*RECORD SET*

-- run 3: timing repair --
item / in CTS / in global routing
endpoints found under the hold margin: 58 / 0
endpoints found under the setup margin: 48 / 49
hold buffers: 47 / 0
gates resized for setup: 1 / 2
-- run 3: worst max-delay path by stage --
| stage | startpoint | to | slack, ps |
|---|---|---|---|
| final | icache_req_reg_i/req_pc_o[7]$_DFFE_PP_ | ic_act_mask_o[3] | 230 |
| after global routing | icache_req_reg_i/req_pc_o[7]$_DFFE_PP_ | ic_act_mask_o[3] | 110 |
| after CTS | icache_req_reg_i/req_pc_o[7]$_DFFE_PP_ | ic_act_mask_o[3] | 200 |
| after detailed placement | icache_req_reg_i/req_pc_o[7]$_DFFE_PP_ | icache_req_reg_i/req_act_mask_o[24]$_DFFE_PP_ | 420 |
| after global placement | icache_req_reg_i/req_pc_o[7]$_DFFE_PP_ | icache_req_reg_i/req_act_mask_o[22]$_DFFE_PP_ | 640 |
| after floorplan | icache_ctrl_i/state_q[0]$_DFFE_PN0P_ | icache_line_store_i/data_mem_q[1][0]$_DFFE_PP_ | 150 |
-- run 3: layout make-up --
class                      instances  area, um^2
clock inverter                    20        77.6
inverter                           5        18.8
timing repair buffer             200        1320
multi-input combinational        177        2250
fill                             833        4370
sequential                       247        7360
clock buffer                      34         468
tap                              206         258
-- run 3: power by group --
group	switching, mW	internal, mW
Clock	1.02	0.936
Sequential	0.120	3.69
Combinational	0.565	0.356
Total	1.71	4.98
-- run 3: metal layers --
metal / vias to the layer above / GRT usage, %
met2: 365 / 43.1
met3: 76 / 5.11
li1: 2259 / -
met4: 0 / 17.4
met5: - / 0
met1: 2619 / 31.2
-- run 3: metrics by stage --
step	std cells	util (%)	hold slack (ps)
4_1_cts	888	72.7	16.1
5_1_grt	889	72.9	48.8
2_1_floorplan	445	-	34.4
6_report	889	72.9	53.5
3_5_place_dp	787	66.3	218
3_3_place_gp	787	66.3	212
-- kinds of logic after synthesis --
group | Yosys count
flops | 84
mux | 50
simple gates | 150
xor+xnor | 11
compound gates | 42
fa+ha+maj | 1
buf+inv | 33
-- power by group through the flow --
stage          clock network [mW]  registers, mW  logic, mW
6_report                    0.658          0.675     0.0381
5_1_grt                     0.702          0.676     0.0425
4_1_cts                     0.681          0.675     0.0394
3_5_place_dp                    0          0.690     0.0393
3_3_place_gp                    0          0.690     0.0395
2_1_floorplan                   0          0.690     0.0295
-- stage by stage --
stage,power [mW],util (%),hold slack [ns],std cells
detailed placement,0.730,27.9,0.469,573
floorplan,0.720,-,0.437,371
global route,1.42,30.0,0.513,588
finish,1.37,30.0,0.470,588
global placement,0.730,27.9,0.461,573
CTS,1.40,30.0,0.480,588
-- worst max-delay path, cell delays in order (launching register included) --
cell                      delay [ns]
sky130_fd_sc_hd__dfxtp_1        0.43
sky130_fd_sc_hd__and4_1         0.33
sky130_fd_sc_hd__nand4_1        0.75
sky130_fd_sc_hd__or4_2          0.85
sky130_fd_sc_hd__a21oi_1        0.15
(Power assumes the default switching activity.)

...

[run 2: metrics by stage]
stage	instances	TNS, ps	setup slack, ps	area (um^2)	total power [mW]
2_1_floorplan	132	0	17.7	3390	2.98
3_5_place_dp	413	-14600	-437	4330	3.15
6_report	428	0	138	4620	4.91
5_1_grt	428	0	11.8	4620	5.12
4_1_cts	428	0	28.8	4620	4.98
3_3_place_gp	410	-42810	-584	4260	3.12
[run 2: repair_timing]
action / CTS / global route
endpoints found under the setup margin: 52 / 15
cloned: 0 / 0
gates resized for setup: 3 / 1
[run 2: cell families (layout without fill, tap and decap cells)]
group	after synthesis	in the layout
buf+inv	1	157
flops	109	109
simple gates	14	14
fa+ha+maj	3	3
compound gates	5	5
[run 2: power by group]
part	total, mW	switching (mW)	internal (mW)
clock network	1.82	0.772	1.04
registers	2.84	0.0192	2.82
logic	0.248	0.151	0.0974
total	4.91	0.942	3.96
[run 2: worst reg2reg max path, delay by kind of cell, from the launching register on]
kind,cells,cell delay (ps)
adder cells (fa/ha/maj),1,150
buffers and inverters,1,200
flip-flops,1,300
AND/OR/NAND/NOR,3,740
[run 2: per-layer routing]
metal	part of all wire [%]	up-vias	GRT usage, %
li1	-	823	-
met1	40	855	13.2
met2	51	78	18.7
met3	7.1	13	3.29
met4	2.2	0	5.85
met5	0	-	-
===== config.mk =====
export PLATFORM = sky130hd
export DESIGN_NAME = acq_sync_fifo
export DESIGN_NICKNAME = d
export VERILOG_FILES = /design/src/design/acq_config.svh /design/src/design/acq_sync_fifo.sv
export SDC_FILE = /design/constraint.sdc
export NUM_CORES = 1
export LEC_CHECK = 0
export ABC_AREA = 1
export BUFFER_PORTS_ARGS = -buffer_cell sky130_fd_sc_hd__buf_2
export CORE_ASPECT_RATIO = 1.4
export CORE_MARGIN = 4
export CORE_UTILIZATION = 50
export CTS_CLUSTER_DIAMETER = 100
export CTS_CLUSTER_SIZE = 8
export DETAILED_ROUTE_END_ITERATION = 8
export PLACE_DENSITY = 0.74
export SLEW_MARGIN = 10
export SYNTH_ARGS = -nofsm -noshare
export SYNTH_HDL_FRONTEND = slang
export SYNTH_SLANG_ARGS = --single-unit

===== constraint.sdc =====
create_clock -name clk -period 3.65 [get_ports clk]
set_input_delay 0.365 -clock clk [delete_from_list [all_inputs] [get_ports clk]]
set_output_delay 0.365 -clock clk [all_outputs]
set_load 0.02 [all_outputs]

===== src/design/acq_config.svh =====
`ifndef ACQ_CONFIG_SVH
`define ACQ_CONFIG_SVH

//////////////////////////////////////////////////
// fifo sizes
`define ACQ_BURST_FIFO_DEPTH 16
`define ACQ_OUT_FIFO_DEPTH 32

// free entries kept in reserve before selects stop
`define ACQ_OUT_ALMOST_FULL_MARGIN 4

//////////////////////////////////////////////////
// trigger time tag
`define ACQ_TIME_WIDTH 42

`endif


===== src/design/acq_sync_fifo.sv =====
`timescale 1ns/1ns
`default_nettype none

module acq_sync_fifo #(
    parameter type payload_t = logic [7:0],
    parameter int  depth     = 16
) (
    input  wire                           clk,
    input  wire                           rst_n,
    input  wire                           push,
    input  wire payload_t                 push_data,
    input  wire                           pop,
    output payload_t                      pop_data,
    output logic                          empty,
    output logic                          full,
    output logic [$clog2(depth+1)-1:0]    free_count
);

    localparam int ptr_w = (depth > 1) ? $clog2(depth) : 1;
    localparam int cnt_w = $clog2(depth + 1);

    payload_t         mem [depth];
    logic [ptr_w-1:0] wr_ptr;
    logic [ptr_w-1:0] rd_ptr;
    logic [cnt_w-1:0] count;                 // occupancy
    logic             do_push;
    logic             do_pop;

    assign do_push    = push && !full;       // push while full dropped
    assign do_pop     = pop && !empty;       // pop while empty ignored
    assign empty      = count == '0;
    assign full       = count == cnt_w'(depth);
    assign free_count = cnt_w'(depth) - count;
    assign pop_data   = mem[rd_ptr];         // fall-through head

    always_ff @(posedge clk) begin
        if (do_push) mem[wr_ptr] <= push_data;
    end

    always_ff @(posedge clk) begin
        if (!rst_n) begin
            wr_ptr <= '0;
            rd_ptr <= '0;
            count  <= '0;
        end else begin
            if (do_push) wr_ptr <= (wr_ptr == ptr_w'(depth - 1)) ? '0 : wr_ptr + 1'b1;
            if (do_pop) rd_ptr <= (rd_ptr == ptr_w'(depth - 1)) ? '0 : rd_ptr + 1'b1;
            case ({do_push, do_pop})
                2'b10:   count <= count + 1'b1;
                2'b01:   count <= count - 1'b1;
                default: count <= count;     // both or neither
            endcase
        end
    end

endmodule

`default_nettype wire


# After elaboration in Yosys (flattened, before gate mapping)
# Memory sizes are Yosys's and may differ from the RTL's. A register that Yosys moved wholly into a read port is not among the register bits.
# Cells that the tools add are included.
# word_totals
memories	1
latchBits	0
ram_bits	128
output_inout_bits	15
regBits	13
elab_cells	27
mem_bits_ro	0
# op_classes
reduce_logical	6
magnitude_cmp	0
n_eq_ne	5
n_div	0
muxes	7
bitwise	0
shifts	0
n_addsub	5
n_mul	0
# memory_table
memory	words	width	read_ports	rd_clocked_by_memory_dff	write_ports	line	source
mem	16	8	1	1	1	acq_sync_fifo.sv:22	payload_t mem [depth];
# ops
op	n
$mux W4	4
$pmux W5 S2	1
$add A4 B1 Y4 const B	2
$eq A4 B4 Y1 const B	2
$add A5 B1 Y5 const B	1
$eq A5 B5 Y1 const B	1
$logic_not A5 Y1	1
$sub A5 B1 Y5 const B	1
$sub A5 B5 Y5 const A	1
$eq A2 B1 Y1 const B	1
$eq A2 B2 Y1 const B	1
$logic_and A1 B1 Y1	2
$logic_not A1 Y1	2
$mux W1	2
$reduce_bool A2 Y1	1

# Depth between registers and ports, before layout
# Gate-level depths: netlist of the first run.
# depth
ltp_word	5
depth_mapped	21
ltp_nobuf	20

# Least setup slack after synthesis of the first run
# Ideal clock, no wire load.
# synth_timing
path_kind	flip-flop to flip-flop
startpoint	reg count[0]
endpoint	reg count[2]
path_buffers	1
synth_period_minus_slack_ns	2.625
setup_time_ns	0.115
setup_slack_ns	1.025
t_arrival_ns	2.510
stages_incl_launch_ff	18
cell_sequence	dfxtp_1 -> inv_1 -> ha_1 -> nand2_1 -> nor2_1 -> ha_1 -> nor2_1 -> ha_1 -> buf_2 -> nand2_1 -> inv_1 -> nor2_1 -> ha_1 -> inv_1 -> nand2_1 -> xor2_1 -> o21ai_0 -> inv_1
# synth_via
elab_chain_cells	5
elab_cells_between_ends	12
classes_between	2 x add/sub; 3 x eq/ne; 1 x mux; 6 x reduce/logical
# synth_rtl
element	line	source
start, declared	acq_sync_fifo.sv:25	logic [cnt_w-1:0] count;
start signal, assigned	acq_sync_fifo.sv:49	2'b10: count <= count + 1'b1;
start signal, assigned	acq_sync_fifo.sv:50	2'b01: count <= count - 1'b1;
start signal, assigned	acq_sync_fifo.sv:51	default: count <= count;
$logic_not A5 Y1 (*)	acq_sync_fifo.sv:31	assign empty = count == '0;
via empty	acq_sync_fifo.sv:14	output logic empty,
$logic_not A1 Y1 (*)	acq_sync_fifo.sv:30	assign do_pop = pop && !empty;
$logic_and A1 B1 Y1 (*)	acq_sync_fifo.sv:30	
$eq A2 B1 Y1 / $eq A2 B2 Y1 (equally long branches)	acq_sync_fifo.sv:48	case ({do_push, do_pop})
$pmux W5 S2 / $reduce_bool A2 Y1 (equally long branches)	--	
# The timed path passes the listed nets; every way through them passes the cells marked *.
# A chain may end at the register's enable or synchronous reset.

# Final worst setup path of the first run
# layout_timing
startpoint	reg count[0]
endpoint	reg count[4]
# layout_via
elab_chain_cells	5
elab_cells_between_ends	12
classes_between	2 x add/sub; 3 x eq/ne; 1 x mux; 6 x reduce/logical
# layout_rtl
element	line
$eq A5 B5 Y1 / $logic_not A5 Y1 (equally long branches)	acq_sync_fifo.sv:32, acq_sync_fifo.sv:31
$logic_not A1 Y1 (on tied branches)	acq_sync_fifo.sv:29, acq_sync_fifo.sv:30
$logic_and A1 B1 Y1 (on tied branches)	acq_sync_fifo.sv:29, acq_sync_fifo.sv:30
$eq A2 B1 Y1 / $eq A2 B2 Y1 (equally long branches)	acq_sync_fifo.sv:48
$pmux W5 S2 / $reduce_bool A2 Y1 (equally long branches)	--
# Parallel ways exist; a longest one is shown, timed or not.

--

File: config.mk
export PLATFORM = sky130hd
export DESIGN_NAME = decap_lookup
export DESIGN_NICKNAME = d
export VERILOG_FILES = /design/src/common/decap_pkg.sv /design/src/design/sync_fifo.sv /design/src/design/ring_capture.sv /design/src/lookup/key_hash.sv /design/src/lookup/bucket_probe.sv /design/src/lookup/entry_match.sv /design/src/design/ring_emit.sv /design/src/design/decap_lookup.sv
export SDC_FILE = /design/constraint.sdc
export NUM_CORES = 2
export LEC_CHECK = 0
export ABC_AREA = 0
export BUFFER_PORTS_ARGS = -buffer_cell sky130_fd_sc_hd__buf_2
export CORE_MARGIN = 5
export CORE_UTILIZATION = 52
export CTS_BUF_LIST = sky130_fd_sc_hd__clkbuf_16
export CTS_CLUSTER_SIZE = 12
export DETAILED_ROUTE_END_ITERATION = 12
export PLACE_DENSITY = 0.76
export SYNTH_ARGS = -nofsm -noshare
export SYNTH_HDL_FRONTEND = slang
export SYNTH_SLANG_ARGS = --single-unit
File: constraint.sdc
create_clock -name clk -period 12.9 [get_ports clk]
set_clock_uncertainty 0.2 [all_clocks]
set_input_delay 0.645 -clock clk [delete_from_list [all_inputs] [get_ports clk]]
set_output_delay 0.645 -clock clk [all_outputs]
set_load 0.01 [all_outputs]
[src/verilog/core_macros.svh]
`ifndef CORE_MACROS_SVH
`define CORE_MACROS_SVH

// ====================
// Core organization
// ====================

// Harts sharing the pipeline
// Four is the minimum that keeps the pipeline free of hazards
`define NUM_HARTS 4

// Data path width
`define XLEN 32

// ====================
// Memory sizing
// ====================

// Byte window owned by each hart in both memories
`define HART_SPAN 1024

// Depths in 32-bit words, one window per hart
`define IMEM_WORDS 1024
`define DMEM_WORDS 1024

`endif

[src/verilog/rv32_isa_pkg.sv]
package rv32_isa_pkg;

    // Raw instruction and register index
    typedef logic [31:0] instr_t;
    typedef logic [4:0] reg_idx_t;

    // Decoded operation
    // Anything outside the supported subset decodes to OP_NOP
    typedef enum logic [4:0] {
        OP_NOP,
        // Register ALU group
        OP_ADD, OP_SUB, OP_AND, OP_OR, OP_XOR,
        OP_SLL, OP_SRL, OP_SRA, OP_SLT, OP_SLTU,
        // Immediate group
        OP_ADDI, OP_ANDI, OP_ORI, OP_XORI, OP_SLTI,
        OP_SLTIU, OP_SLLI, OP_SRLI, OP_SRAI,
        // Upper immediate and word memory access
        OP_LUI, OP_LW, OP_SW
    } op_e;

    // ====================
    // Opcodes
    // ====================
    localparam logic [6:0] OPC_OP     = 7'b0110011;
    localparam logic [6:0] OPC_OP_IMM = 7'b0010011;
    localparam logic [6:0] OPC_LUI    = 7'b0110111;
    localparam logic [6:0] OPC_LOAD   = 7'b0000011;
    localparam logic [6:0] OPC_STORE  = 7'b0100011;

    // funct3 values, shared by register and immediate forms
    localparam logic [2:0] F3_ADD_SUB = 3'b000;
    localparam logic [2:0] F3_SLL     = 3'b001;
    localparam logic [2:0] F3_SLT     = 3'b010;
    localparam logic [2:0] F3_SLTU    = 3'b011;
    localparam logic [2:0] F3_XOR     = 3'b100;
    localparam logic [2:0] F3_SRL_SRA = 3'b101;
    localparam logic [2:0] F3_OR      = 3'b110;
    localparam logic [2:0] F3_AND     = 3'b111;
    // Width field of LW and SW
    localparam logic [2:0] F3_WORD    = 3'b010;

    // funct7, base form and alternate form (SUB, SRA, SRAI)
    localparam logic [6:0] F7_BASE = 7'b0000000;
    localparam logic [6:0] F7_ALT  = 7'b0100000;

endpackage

*WORK TO BE COMPLETED*
The lines above, starting at the one with "-- run 3: timing" and ending at the one with "ic_act_mask_o[3] | 230 |", are the only ones to return, exactly as written.

*OUTPUT*
-- run 3: timing repair --
item / in CTS / in global routing
endpoints found under the hold margin: 58 / 0
endpoints found under the setup margin: 48 / 49
hold buffers: 47 / 0
gates resized for setup: 1 / 2
-- run 3: worst max-delay path by stage --
| stage | startpoint | to | slack, ps |
|---|---|---|---|
| final | icache_req_reg_i/req_pc_o[7]$_DFFE_PP_ | ic_act_mask_o[3] | 230 |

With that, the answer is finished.